**REQUIRED WORK:**
Nothing below is to be printed except the lines between the line holding "strength 1: 0.313" and the line holding "nand2_1, xnor2_1, xor2_1", inclusive, each exactly as it appears.
*** Opening EXERCISE MATERIAL ***
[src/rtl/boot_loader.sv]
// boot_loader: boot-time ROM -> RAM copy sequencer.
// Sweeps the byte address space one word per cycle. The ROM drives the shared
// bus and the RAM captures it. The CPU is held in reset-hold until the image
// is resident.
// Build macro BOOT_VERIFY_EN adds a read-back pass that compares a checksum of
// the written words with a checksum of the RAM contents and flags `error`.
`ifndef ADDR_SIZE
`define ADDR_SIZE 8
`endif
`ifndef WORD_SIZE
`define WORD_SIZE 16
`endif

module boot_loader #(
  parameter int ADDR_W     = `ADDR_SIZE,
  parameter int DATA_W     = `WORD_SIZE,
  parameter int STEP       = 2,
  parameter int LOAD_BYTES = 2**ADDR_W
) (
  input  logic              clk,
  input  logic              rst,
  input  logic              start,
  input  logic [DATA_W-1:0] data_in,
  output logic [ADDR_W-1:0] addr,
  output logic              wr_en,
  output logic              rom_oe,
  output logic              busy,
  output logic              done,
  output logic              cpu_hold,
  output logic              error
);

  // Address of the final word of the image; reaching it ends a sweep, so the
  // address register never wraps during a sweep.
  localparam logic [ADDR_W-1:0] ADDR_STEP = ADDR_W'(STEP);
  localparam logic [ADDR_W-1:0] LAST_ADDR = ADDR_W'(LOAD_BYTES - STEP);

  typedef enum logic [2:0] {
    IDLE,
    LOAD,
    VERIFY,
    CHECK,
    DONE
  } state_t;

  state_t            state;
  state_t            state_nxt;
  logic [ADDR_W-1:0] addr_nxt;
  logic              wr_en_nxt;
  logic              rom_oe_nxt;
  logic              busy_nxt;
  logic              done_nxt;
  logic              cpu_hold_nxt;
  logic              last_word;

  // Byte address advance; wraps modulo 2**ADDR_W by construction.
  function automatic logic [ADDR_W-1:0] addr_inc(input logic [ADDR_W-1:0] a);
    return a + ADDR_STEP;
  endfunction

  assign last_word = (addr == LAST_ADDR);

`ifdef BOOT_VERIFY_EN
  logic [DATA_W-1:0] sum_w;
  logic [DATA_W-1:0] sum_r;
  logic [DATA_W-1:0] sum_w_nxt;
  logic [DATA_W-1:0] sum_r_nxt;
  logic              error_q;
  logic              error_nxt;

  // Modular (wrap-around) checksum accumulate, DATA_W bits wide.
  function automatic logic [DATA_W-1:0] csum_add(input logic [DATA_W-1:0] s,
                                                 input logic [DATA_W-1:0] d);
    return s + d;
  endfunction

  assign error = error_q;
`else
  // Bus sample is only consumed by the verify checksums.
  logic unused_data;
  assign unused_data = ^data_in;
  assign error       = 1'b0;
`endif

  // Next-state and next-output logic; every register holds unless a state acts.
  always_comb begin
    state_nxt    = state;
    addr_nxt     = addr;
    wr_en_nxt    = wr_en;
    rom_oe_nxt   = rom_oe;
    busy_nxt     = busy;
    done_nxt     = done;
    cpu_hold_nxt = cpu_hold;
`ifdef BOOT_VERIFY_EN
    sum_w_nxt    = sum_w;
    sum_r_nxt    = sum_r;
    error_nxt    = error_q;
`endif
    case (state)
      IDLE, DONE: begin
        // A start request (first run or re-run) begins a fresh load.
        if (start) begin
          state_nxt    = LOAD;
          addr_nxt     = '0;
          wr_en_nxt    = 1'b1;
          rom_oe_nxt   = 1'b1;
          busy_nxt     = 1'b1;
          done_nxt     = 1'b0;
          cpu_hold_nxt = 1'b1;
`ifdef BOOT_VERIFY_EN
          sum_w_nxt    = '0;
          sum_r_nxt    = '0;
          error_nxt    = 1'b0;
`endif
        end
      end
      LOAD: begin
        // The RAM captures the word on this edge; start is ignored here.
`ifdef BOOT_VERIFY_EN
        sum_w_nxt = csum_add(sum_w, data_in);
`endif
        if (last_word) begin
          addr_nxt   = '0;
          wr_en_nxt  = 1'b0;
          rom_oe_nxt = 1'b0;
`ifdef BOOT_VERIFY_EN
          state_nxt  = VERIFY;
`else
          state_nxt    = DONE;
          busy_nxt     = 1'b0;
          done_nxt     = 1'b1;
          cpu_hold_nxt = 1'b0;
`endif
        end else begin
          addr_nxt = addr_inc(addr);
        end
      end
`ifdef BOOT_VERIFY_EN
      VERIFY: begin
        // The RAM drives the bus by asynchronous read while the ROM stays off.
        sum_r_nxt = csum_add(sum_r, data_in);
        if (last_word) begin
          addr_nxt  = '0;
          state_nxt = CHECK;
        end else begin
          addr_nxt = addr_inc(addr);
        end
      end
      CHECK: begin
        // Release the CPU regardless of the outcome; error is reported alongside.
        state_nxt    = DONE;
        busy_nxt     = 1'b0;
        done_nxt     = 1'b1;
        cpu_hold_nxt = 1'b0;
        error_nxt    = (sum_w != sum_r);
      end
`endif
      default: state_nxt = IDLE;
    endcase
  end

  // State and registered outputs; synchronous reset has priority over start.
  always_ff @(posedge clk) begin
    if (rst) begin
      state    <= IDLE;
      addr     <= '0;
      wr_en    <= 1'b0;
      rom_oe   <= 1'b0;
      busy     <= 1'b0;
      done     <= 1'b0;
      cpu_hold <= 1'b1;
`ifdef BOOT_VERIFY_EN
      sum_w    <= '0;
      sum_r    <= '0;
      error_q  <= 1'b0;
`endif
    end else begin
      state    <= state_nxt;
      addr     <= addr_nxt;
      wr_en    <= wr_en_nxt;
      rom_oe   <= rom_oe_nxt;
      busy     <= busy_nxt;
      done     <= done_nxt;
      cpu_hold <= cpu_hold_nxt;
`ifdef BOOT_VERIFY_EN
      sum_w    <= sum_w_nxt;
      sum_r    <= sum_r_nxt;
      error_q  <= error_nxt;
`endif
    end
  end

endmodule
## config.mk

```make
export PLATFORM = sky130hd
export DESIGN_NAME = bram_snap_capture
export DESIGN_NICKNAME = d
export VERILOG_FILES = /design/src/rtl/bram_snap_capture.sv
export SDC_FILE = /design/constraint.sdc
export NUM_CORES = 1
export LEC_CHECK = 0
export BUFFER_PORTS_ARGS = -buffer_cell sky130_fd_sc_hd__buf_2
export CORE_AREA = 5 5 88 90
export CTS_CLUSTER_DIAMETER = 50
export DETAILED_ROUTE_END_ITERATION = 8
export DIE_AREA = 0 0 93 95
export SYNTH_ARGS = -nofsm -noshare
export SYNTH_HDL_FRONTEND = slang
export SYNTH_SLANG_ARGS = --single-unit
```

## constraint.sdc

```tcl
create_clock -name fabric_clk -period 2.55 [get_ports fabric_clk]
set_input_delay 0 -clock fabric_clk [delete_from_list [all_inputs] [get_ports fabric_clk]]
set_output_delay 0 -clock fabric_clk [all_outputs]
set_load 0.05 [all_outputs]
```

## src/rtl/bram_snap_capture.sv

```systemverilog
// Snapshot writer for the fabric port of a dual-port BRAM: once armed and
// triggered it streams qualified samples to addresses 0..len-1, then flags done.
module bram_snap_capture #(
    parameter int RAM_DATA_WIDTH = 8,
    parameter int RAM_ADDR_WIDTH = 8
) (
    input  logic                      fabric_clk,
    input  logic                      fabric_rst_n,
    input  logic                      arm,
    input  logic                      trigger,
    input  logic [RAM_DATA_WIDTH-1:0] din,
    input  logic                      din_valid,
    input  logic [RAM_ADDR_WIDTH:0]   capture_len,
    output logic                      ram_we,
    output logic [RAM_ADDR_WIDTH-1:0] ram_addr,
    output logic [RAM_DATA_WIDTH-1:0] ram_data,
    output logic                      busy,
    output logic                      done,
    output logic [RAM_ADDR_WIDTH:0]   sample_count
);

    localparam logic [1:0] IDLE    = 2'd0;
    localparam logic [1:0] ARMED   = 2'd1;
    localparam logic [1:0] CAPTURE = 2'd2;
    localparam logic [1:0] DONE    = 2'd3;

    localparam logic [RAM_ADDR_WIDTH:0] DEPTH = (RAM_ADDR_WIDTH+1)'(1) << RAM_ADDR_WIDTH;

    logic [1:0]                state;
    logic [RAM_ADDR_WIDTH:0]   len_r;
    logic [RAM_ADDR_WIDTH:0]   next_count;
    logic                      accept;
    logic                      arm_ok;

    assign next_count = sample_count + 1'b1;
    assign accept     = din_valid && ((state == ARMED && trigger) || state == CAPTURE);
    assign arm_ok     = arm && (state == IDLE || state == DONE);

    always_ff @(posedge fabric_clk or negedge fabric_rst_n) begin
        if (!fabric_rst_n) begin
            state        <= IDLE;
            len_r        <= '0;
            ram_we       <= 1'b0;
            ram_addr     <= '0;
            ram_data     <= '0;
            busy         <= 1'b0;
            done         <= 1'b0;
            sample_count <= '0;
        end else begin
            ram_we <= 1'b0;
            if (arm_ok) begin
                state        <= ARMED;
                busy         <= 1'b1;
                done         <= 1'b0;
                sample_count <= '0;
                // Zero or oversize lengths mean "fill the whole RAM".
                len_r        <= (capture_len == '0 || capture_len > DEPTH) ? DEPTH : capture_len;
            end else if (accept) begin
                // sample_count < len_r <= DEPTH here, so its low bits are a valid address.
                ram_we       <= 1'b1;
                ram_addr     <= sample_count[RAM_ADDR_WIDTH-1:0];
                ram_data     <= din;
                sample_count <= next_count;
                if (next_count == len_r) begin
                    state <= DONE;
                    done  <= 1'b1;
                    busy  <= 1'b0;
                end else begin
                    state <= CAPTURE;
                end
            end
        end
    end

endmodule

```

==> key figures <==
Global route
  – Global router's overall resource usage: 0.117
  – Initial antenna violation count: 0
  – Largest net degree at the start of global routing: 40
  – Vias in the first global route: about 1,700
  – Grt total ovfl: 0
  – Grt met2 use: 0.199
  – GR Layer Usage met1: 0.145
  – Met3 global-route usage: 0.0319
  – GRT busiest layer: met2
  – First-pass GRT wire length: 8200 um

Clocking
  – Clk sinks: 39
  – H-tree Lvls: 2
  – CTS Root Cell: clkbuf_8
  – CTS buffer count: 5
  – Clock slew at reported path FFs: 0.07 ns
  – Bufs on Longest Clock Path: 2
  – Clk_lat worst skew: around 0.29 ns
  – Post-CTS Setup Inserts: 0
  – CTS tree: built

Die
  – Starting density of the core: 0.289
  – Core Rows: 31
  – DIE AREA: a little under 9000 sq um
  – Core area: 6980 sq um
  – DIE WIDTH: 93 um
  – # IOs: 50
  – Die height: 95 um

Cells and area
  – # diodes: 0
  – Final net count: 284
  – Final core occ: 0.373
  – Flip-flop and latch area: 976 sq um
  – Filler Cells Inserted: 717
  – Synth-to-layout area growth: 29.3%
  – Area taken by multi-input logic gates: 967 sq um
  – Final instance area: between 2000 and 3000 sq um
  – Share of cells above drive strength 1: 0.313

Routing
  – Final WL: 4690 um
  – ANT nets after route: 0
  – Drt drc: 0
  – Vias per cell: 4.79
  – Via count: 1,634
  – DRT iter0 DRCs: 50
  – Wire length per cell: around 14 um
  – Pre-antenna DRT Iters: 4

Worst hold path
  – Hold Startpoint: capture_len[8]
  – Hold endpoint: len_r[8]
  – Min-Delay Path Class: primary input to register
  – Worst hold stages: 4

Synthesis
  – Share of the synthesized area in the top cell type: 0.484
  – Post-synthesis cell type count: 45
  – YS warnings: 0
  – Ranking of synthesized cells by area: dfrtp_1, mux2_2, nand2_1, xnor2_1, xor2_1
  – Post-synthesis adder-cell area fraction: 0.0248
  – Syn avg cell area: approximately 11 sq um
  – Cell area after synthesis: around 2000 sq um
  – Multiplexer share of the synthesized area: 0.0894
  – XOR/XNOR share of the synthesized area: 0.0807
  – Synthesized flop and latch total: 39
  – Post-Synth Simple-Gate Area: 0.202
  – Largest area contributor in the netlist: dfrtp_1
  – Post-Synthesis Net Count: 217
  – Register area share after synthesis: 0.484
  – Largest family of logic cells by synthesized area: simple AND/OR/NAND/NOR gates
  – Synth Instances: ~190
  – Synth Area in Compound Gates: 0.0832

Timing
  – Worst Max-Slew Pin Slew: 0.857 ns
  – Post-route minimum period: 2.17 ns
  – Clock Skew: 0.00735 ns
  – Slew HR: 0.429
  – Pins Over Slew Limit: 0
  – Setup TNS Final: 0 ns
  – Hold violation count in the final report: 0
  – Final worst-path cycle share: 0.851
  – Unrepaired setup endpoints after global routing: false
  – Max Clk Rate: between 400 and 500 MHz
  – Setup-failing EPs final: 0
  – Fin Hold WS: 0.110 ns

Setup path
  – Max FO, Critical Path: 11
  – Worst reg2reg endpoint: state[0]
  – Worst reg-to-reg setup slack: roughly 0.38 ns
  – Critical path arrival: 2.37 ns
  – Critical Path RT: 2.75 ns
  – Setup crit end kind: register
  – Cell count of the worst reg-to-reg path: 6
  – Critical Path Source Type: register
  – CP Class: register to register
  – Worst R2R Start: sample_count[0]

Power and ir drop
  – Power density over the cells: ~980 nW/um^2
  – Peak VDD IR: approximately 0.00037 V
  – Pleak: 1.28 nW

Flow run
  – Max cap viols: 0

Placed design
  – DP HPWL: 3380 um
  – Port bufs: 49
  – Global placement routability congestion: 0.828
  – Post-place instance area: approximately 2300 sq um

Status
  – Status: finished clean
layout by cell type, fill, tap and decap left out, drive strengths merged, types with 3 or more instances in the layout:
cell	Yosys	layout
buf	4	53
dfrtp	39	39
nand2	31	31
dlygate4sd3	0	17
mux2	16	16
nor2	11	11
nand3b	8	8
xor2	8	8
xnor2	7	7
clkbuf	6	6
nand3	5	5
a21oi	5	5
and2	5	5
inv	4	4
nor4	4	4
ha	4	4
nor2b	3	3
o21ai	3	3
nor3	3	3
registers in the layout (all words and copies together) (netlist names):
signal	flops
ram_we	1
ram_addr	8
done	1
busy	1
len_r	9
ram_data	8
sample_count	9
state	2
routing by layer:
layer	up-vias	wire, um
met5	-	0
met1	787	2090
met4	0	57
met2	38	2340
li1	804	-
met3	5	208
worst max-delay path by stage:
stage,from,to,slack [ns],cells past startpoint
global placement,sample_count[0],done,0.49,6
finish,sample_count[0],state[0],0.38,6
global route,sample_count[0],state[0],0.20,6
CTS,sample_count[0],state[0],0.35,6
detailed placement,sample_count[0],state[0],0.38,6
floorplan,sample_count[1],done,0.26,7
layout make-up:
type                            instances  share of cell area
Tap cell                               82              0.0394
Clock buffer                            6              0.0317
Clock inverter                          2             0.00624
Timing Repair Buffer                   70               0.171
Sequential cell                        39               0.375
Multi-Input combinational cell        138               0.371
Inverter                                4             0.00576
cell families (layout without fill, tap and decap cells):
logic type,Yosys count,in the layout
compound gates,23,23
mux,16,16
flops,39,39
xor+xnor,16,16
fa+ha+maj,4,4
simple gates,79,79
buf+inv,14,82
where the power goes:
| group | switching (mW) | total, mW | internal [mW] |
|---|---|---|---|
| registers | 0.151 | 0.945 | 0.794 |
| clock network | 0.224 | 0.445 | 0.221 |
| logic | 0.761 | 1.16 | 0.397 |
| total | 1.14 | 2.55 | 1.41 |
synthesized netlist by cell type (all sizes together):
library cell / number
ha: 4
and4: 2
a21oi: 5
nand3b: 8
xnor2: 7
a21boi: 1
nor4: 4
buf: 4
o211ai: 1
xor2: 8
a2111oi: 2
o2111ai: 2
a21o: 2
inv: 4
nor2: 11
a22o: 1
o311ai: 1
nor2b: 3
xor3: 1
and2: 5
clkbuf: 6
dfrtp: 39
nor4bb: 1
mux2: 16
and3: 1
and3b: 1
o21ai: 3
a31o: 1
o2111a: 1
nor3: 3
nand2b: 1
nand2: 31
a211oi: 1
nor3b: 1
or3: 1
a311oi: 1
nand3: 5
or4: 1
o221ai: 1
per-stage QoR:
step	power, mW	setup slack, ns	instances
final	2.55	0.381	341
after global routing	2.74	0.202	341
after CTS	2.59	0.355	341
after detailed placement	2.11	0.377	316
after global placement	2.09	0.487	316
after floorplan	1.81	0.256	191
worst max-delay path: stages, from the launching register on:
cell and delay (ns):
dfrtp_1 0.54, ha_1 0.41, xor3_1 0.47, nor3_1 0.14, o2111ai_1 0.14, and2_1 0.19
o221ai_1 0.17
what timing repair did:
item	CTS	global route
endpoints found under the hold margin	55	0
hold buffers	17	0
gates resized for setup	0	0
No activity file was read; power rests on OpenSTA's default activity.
*** Closing EXERCISE MATERIAL ***
**TASK SOLUTION:**
  – Share of cells above drive strength 1: 0.313

Routing
  – Final WL: 4690 um
  – ANT nets after route: 0
  – Drt drc: 0
  – Vias per cell: 4.79
  – Via count: 1,634
  – DRT iter0 DRCs: 50
  – Wire length per cell: around 14 um
  – Pre-antenna DRT Iters: 4

Worst hold path
  – Hold Startpoint: capture_len[8]
  – Hold endpoint: len_r[8]
  – Min-Delay Path Class: primary input to register
  – Worst hold stages: 4

Synthesis
  – Share of the synthesized area in the top cell type: 0.484
  – Post-synthesis cell type count: 45
  – YS warnings: 0
  – Ranking of synthesized cells by area: dfrtp_1, mux2_2, nand2_1, xnor2_1, xor2_1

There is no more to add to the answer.